When working with YugabyteDB, especially in large or distributed deployments, understanding how your tables and indexes are partitioned is critical for performance, scaling, and predictable query behavior. But here’s the challenge: you may not always remember how you defined it.
Did you specify HASH or RANGE when creating that index? What if you didn’t specify it at all?
Let’s explore how to check, why it matters, and what YugabyteDB does by default.
Why Partitioning Method Matters
YugabyteDB (YSQL) distributes table and index data across tablets using either:
Hash partitioning: evenly distributes rows by hashing one or more columns.
Range partitioning: sorts data by one or more columns, useful for ordered queries or time-series data.

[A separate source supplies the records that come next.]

### src/rtl/lowload_burst_ctrl.sv
module lowload_burst_ctrl
  import lowload_burst_pkg::*;
#(
  parameter int unsigned ENTRY_TICKS = 20000
) (
  input  logic clk,
  input  logic rst,
  input  logic uvlo_i,
  input  logic tick_i,
  input  logic fb_lo_i,
  input  logic fb_hi30_i,
  input  logic fb_hi35_i,
  input  logic fb_hi40_i,
  output logic burst_o,
  output logic sw_en_o,
  output logic ilim_low_o,
  output logic ovp_mask_o
);
  burst_state_e state;
  logic         entry_fire;
  logic         timer_clear;

  assign timer_clear = uvlo_i || in_burst(state);

  burst_entry_timer #(.ENTRY_TICKS(ENTRY_TICKS)) u_timer (
    .clk       (clk),
    .rst       (rst),
    .clear_i   (timer_clear),
    .fb_lo_i   (fb_lo_i),
    .tick_i    (tick_i),
    .expired_o (entry_fire)
  );

  burst_regime_fsm u_fsm (
    .clk          (clk),
    .rst          (rst),
    .uvlo_i       (uvlo_i),
    .entry_fire_i (entry_fire),
    .fb_hi30_i    (fb_hi30_i),
    .fb_hi35_i    (fb_hi35_i),
    .fb_hi40_i    (fb_hi40_i),
    .state_o      (state)
  );

  assign burst_o    = in_burst(state);
  assign sw_en_o    = (state != ST_BURST_IDLE);
  assign ilim_low_o = in_burst(state);
  assign ovp_mask_o = in_burst(state);

  AST_ENTRY_NEEDS_TIMER: assert property (@(posedge clk) disable iff (rst)
    $rose(burst_o) |-> $past(entry_fire));
  AST_ENTRY_SWITCH_OFF: assert property (@(posedge clk) disable iff (rst)
    $rose(burst_o) |-> !sw_en_o);
  AST_WAKE_ON_HI35: assert property (@(posedge clk) disable iff (rst)
    (burst_o && !sw_en_o && fb_hi35_i && !fb_hi40_i && !uvlo_i) |=> (burst_o && sw_en_o));
  AST_SLEEP_BELOW_HI30: assert property (@(posedge clk) disable iff (rst)
    (burst_o && sw_en_o && !fb_hi30_i && !fb_hi40_i && !uvlo_i) |=> (burst_o && !sw_en_o));
  AST_ILIM_FOLLOWS: assert property (@(posedge clk) disable iff (rst)
    ilim_low_o == burst_o);
  AST_OVP_MASK_FOLLOWS: assert property (@(posedge clk) disable iff (rst)
    ovp_mask_o == burst_o);
  AST_EXIT_ON_HI40: assert property (@(posedge clk) disable iff (rst)
    (burst_o && fb_hi40_i) |=> (!burst_o && sw_en_o));
  AST_UVLO_FORCES_NORMAL: assert property (@(posedge clk) disable iff (rst)
    uvlo_i |=> (!burst_o && sw_en_o));
  AST_NORMAL_SWITCHING: assert property (@(posedge clk) disable iff (rst)
    !burst_o |-> sw_en_o);

endmodule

Choosing the wrong one can result in:
Hotspots (for range-based ingestion on a hash index)
Poor performance on range queries (on a hash-partitioned table)

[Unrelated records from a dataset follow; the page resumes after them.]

## src/rtl/phy_ctrl_pkg.sv

```systemverilog
package phy_ctrl_pkg;

    typedef logic [2:0] pm_mode_t;

    localparam pm_mode_t PM_RESET   = 3'd0;
    localparam pm_mode_t PM_STANDBY = 3'd1;
    localparam pm_mode_t PM_TX      = 3'd2;
    localparam pm_mode_t PM_RX      = 3'd3;
    localparam pm_mode_t PM_SLEEP   = 3'd4;

    typedef enum logic [2:0] {
        ST_RESET   = 3'd0,
        ST_STANDBY = 3'd1,
        ST_TX      = 3'd2,
        ST_RX      = 3'd3,
        ST_SLEEP   = 3'd4,
        ST_WAKE    = 3'd5
    } phy_st_e;

    typedef struct packed {
        logic tx;
        logic rx;
    } en_pair_t;

    // The wake phase is still reported as sleep to the MAC.
    function automatic pm_mode_t mode_of(phy_st_e s);
        case (s)
            ST_STANDBY: return PM_STANDBY;
            ST_TX:      return PM_TX;
            ST_RX:      return PM_RX;
            ST_SLEEP:   return PM_SLEEP;
            ST_WAKE:    return PM_SLEEP;
            default:    return PM_RESET;
        endcase
    endfunction

    function automatic logic is_active(phy_st_e s);
        return (s == ST_TX) || (s == ST_RX);
    endfunction

endpackage

```

## src/rtl/phy_rst_sync.sv

```systemverilog
// Reset asserts at once and releases on the clock.
module phy_rst_sync (
    input  logic clk,
    input  logic rst_n,
    output logic rst
);
    logic [1:0] stage;

    always_ff @(posedge clk or negedge rst_n) begin
        if (!rst_n) stage <= 2'b00;
        else        stage <= {stage[0], 1'b1};
    end

    assign rst = ~stage[1];
endmodule

```

## src/rtl/phy_sync2.sv

```systemverilog
module phy_sync2 #(
    parameter int W = 2
) (
    input  logic         clk,
    input  logic         rst,
    input  logic [W-1:0] d,
    output logic [W-1:0] q
);
    logic [W-1:0] meta;

    always_ff @(posedge clk) begin
        if (rst) begin
            meta <= '0;
            q    <= '0;
        end else begin
            meta <= d;
            q    <= meta;
        end
    end
endmodule

```

## src/rtl/phy_state_fsm.sv

```systemverilog
module phy_state_fsm
    import phy_ctrl_pkg::*;
#(
    parameter int INIT_CYCLES    = 4,
    parameter int RESTART_CYCLES = 8
) (
    input  logic     clk,
    input  logic     rst,
    input  en_pair_t en_live,
    input  en_pair_t en_sync,
    input  logic     sleep_req,
    output pm_mode_t pm_mode,
    output logic     phy_active,
    output logic     clk_run
);
    localparam int CNT_MAX = (INIT_CYCLES > RESTART_CYCLES) ? INIT_CYCLES : RESTART_CYCLES;
    localparam int CNT_W   = $clog2(CNT_MAX + 1);
    localparam logic [CNT_W-1:0] INIT_LAST    = CNT_W'(INIT_CYCLES - 1);
    localparam logic [CNT_W-1:0] RESTART_LAST = CNT_W'(RESTART_CYCLES - 1);

    phy_st_e          st, nxt;
    logic [CNT_W-1:0] cnt;
    logic             timed;

    always_comb begin
        nxt = st;
        case (st)
            ST_RESET:   if (cnt == INIT_LAST) nxt = ST_STANDBY;
            ST_STANDBY: begin
                if (en_live.tx)      nxt = ST_TX;
                else if (en_live.rx) nxt = ST_RX;
                else if (sleep_req)  nxt = ST_SLEEP;
            end
            ST_TX:      if (!en_live.tx) nxt = ST_STANDBY;
            ST_RX:      if (!en_live.rx) nxt = ST_STANDBY;
            ST_SLEEP:   if (en_sync.tx && en_sync.rx) nxt = ST_WAKE;
            ST_WAKE:    if (cnt == RESTART_LAST) nxt = ST_STANDBY;
            default:    nxt = ST_RESET;
        endcase
    end

    assign timed = (st == ST_RESET) || (st == ST_WAKE);

    // Outputs come from the next state so they switch cleanly on one edge.
    always_ff @(posedge clk) begin
        if (rst) begin
            st         <= ST_RESET;
            cnt        <= '0;
            pm_mode    <= PM_RESET;
            phy_active <= 1'b0;
            clk_run    <= 1'b1;
        end else begin
            st         <= nxt;
            cnt        <= (timed && nxt == st) ? cnt + 1'b1 : '0;
            pm_mode    <= mode_of(nxt);
            phy_active <= is_active(nxt);
            clk_run    <= (nxt != ST_SLEEP);
        end
    end
endmodule

```

## src/rtl/phy_state_ctrl.sv

```systemverilog
module phy_state_ctrl
    import phy_ctrl_pkg::*;
#(
    parameter int PHY_RESET_TIME = 3,
    parameter int INIT_CYCLES    = 4,
    parameter int RESTART_CYCLES = 8
) (
    input  logic       clk,
    input  logic       rst_n,
    input  logic       tx_en,
    input  logic       rx_en,
    input  logic       sleep_req,
    output logic [2:0] pm_mode,
    output logic       phy_active,
    output logic       clk_run
);
    logic     rst;
    en_pair_t en_live, en_sync;

    assign en_live = '{tx: tx_en, rx: rx_en};

    phy_rst_sync u_rst (
        .clk   (clk),
        .rst_n (rst_n),
        .rst   (rst)
    );

    phy_sync2 #(.W($bits(en_pair_t))) u_en_sync (
        .clk (clk),
        .rst (rst),
        .d   (en_live),
        .q   (en_sync)
    );

    phy_state_fsm #(
        .INIT_CYCLES    (INIT_CYCLES),
        .RESTART_CYCLES (RESTART_CYCLES)
    ) u_fsm (
        .clk        (clk),
        .rst        (rst),
        .en_live    (en_live),
        .en_sync    (en_sync),
        .sleep_req  (sleep_req),
        .pm_mode    (pm_mode),
        .phy_active (phy_active),
        .clk_run    (clk_run)
    );
endmodule

```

Unexpected query plans or tablet layouts
What If You Don’t Specify HASH or RANGE?
If you don’t explicitly declare the partitioning method in your PRIMARY KEY or INDEX definition, YugabyteDB uses the default defined by the GUC:
yugabyte=# SELECT setting, short_desc FROM pg_settings WHERE name = 'yb_use_hash_splitting_by_default';
setting | short_desc
---------+-----------------------------------------------------------------------------------------------
on | Enables hash splitting as the default method for primary key and index sorting in LSM indexes
(1 row)
That’s the default setting as of YugbayteDB 2024.2.4.0 and below. However, that’s subject to change in future releases.
yb_use_hash_splitting_by_default is switched to off! How to Tell What You Used (After the Fact)

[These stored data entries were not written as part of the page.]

===== src/rtl/stx_pkg.sv =====
package stx_pkg;

    typedef enum logic [2:0] {
        S_REST,
        S_CHAR,
        S_FILL,
        S_BRK,
        S_BRK_MARK
    } stx_state_e;

    typedef struct packed {
        logic inv;
        logic len9;
    } stx_cfg_t;

endpackage


===== src/rtl/stx_bit_counter.sv =====
module stx_bit_counter #(
    parameter int IDX_W = 4
) (
    input  logic             clk,
    input  logic             rst_n,
    input  logic             clear,
    input  logic             advance,
    output logic [IDX_W-1:0] idx
);

    always_ff @(posedge clk or negedge rst_n) begin
        if (!rst_n) begin
            idx <= '0;
        end else if (clear) begin
            idx <= '0;
        end else if (advance) begin
            idx <= idx + IDX_W'(1);
        end
    end

endmodule


===== src/rtl/stx_frame_latch.sv =====
module stx_frame_latch
    import stx_pkg::*;
#(
    parameter int DATA_W = 8
) (
    input  logic              clk,
    input  logic              rst_n,
    input  logic              load,
    input  logic [DATA_W-1:0] data_in,
    input  logic              bit9_in,
    input  logic              len9_sel,
    input  logic              invert_sel,
    output logic [DATA_W:0]   word_q,
    output stx_cfg_t          cfg_q
);

    always_ff @(posedge clk or negedge rst_n) begin
        if (!rst_n) begin
            word_q <= '0;
            cfg_q  <= '{inv: 1'b0, len9: 1'b0};
        end else if (load) begin
            word_q <= {bit9_in, data_in};
            cfg_q  <= '{inv: invert_sel, len9: len9_sel};
        end
    end

endmodule


===== src/rtl/stx_ctrl.sv =====
module stx_ctrl
    import stx_pkg::*;
#(
    parameter int DATA_W = 8,
    parameter int IDX_W  = 4
) (
    input  logic             clk,
    input  logic             rst_n,
    input  logic             baud_tick,
    input  logic             tx_enable,
    input  logic             send_req,
    input  logic             idle_req,
    input  logic             break_req,
    input  logic             len9_q,
    input  logic [IDX_W-1:0] idx,
    output stx_state_e       state,
    output logic             load,
    output logic             cnt_clear,
    output logic             cnt_adv,
    output logic             done
);

    stx_state_e       state_nx;
    logic             accept;
    logic             at_last;
    logic             done_set;
    logic [IDX_W-1:0] last_idx;

    assign last_idx = IDX_W'(DATA_W + 1) + IDX_W'(len9_q);
    assign at_last  = (idx == last_idx);
    assign accept   = tx_enable && (send_req || idle_req || break_req);

    // Next-state logic
    always_comb begin
        state_nx = state;
        unique case (state)
            S_REST: begin
                if (accept) begin
                    if (break_req)     state_nx = S_BRK;
                    else if (idle_req) state_nx = S_FILL;
                    else               state_nx = S_CHAR;
                end
            end
            S_CHAR, S_FILL: begin
                if (baud_tick && at_last) state_nx = S_REST;
            end
            S_BRK: begin
                if (baud_tick && at_last) state_nx = S_BRK_MARK;
            end
            S_BRK_MARK: begin
                if (baud_tick) state_nx = S_REST;
            end
            default: state_nx = S_REST;
        endcase
    end

    // State register
    always_ff @(posedge clk or negedge rst_n) begin
        if (!rst_n) begin
            state <= S_REST;
        end else begin
            state <= state_nx;
        end
    end

    // Output decode
    always_comb begin
        load      = 1'b0;
        cnt_clear = 1'b0;
        cnt_adv   = 1'b0;
        done_set  = 1'b0;
        unique case (state)
            S_REST: begin
                load      = accept;
                cnt_clear = accept;
            end
            S_CHAR, S_FILL: begin
                cnt_adv  = baud_tick && !at_last;
                done_set = baud_tick && at_last;
            end
            S_BRK: begin
                cnt_adv   = baud_tick && !at_last;
                cnt_clear = baud_tick && at_last;
            end
            S_BRK_MARK: begin
                done_set = baud_tick;
            end
            default: begin
                cnt_clear = 1'b1;
            end
        endcase
    end

    always_ff @(posedge clk or negedge rst_n) begin
        if (!rst_n) begin
            done <= 1'b0;
        end else begin
            done <= done_set;
        end
    end

endmodule


===== src/rtl/stx_core.sv =====
module stx_core
    import stx_pkg::*;
#(
    parameter int DATA_W = 8
) (
    input  logic              clk,
    input  logic              rst_n,
    input  logic              baud_tick,
    input  logic              tx_enable,
    input  logic [DATA_W-1:0] data_in,
    input  logic              bit9_in,
    input  logic              len9_sel,
    input  logic              invert_sel,
    input  logic              send_req,
    input  logic              idle_req,
    input  logic              break_req,
    output logic              txd,
    output logic              busy,
    output logic              done
);

    localparam int IDX_W = $clog2(DATA_W + 4);

    stx_state_e       state;
    stx_cfg_t         cfg_q;
    logic [DATA_W:0]  word_q;
    logic [DATA_W:0]  word_sh;
    logic [IDX_W-1:0] idx;
    logic [IDX_W-1:0] data_top;
    logic             load;
    logic             cnt_clear;
    logic             cnt_adv;
    logic             level;
    logic             polarity;

    stx_ctrl #(.DATA_W(DATA_W), .IDX_W(IDX_W)) u_ctrl (
        .clk       (clk),
        .rst_n     (rst_n),
        .baud_tick (baud_tick),
        .tx_enable (tx_enable),
        .send_req  (send_req),
        .idle_req  (idle_req),
        .break_req (break_req),
        .len9_q    (cfg_q.len9),
        .idx       (idx),
        .state     (state),
        .load      (load),
        .cnt_clear (cnt_clear),
        .cnt_adv   (cnt_adv),
        .done      (done)
    );

    stx_bit_counter #(.IDX_W(IDX_W)) u_cnt (
        .clk     (clk),
        .rst_n   (rst_n),
        .clear   (cnt_clear),
        .advance (cnt_adv),
        .idx     (idx)
    );

    stx_frame_latch #(.DATA_W(DATA_W)) u_latch (
        .clk        (clk),
        .rst_n      (rst_n),
        .load       (load),
        .data_in    (data_in),
        .bit9_in    (bit9_in),
        .len9_sel   (len9_sel),
        .invert_sel (invert_sel),
        .word_q     (word_q),
        .cfg_q      (cfg_q)
    );

    // Highest bit index that carries data in a character frame
    assign data_top = IDX_W'(DATA_W) + IDX_W'(cfg_q.len9);
    assign word_sh  = word_q >> (idx - IDX_W'(1));

    // Uninverted line level per state
    always_comb begin
        level = 1'b1;
        unique case (state)
            S_REST:     level = 1'b1;
            S_CHAR: begin
                if (idx == '0)             level = 1'b0;
                else if (idx <= data_top)  level = word_sh[0];
                else                       level = 1'b1;
            end
            S_FILL:     level = 1'b1;
            S_BRK:      level = 1'b0;
            S_BRK_MARK: level = 1'b1;
            default:    level = 1'b1;
        endcase
    end

    assign busy     = (state != S_REST);
    assign polarity = busy ? cfg_q.inv : invert_sel;
    assign txd      = level ^ polarity;

endmodule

To check how each index (including primary keys) is partitioned, use the following SQL query:
SELECT
c.relname AS index_name,
t.relname AS table_name,
i.indisprimary AS is_primary,
pg_get_indexdef(c.oid) AS index_def,
CASE
WHEN pg_get_indexdef(c.oid) ~* '\(\s*\(' AND pg_get_indexdef(c.oid) ~* 'hash' THEN 'HASH (composite expr)'
WHEN pg_get_indexdef(c.oid) ~* 'hash' THEN 'HASH'
WHEN pg_get_indexdef(c.oid) ~* 'desc' THEN 'DESC'
WHEN pg_get_indexdef(c.oid) ~* 'asc' THEN 'ASC'
ELSE 'UNKNOWN'
END AS partition_type
FROM
pg_class c
JOIN pg_index i ON c.oid = i.indexrelid
JOIN pg_class t ON i.indrelid = t.oid
WHERE
c.relkind = 'i'
AND t.relnamespace IN (
SELECT oid FROM pg_namespace WHERE nspname NOT IN ('pg_catalog', 'information_schema')
)
ORDER BY
table_name, is_primary DESC, index_name;
This will give you a list of all indexes and whether they use HASH, ASC (range), or something else. You’ll also see whether the index is a PRIMARY KEY.
EXAMPLE:
yugabyte=# SELECT
yugabyte-# c.relname AS index_name,
yugabyte-# t.relname AS table_name,
yugabyte-# i.indisprimary AS is_primary,
yugabyte-# pg_get_indexdef(c.oid) AS index_def,
yugabyte-# CASE
yugabyte-# WHEN pg_get_indexdef(c.oid) ~* '\(\s*\(' AND pg_get_indexdef(c.oid) ~* 'hash' THEN 'HASH (composite expr)'
yugabyte-# WHEN pg_get_indexdef(c.oid) ~* 'hash' THEN 'HASH'
yugabyte-# WHEN pg_get_indexdef(c.oid) ~* 'desc' THEN 'DESC'
yugabyte-# WHEN pg_get_indexdef(c.oid) ~* 'asc' THEN 'ASC'
yugabyte-# ELSE 'UNKNOWN'
yugabyte-# END AS partition_type
yugabyte-# FROM
yugabyte-# pg_class c
yugabyte-# JOIN pg_index i ON c.oid = i.indexrelid
yugabyte-# JOIN pg_class t ON i.indrelid = t.oid
yugabyte-# WHERE
yugabyte-# c.relkind = 'i'
yugabyte-# AND t.relnamespace IN (
yugabyte(# SELECT oid FROM pg_namespace WHERE nspname NOT IN ('pg_catalog', 'information_schema')
yugabyte(# )
yugabyte-# ORDER BY
yugabyte-# table_name, is_primary DESC, index_name;
index_name | table_name | is_primary | index_def | partition_type
-----------------------+------------+------------+---------------------------------------------------------------------------------------------+-----------------------
sales_2024_pkey | sales_2024 | t | CREATE UNIQUE INDEX sales_2024_pkey ON public.sales_2024 USING lsm (id HASH, sale_date ASC) | HASH
sales_2024_amount_idx | sales_2024 | f | CREATE INDEX sales_2024_amount_idx ON public.sales_2024 USING lsm (amount HASH) | HASH
sales_2025_pkey | sales_2025 | t | CREATE UNIQUE INDEX sales_2025_pkey ON public.sales_2025 USING lsm (id HASH, sale_date ASC) | HASH
t_pkey | t | t | CREATE UNIQUE INDEX t_pkey ON public.t USING lsm ((c1, c2) HASH) | HASH (composite expr)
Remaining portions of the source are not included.